Input: Begin

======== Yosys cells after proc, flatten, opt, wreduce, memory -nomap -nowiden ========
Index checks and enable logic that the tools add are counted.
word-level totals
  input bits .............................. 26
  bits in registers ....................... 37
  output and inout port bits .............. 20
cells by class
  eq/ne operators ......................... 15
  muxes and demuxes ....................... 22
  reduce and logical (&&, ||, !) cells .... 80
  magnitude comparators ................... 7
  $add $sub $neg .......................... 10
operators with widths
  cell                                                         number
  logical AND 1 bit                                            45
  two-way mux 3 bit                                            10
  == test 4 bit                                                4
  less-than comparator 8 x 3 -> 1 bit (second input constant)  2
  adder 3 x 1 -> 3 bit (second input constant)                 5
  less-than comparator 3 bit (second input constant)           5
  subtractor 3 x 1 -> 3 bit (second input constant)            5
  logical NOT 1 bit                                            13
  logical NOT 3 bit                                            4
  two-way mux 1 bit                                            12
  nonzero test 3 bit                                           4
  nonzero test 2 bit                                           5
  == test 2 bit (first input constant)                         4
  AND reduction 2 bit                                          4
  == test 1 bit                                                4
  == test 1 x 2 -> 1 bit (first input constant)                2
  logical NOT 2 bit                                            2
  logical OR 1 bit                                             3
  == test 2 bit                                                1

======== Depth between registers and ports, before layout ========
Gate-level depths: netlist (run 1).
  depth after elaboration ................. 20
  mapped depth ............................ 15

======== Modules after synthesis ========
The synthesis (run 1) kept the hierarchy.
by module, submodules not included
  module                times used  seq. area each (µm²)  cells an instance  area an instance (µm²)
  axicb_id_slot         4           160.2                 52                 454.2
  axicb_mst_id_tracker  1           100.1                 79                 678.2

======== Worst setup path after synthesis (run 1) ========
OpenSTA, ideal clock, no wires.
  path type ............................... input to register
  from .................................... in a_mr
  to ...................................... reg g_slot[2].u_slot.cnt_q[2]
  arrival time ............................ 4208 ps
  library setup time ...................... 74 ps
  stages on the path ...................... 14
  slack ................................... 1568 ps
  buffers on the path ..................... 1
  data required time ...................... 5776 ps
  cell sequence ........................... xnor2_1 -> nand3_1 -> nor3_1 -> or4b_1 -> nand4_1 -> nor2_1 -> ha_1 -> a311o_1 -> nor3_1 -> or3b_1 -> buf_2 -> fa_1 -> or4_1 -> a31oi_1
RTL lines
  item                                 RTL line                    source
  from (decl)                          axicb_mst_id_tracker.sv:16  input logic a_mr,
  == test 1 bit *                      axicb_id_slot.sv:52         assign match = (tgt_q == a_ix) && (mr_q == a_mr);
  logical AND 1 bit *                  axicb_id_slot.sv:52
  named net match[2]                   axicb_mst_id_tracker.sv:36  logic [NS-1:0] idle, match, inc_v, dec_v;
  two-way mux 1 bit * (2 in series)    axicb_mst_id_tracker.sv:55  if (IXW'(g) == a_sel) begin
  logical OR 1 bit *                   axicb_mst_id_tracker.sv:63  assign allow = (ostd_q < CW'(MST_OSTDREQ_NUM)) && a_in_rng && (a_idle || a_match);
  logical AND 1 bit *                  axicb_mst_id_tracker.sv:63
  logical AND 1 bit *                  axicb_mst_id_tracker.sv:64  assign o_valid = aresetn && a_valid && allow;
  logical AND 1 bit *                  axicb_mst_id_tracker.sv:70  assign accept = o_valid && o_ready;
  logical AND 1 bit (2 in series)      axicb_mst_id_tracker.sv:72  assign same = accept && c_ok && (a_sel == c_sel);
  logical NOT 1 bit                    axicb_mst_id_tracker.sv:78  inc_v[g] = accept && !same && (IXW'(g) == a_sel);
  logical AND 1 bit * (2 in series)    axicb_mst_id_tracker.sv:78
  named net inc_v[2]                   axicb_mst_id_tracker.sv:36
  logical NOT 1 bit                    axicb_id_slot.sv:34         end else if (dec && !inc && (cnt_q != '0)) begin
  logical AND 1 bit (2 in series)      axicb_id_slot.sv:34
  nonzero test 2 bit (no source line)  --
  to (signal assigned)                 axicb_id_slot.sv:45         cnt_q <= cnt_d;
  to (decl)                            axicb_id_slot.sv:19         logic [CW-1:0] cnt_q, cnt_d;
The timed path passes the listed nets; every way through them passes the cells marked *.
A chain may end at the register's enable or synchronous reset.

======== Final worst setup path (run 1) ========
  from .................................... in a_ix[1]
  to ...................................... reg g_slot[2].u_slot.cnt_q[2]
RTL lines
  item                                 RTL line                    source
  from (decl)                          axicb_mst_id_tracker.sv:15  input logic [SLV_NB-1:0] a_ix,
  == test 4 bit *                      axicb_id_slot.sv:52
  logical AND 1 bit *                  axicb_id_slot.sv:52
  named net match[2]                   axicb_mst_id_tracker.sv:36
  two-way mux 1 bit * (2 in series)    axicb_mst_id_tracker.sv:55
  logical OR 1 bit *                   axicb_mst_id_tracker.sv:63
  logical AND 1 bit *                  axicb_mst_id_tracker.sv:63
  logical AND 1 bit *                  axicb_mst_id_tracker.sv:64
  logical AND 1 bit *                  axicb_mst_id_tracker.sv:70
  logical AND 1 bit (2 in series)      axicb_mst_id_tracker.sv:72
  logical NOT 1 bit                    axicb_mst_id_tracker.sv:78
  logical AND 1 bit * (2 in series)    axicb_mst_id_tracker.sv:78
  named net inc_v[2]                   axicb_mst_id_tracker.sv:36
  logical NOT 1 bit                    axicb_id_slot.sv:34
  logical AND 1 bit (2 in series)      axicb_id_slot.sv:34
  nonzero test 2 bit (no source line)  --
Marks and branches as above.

Input: End

What this task involves: The expected answer is a copy of each line above containing "nonzero".

Answer to this problem:
  nonzero test 3 bit                                           4
  nonzero test 2 bit                                           5
  nonzero test 2 bit (no source line)  --
  nonzero test 2 bit (no source line)  --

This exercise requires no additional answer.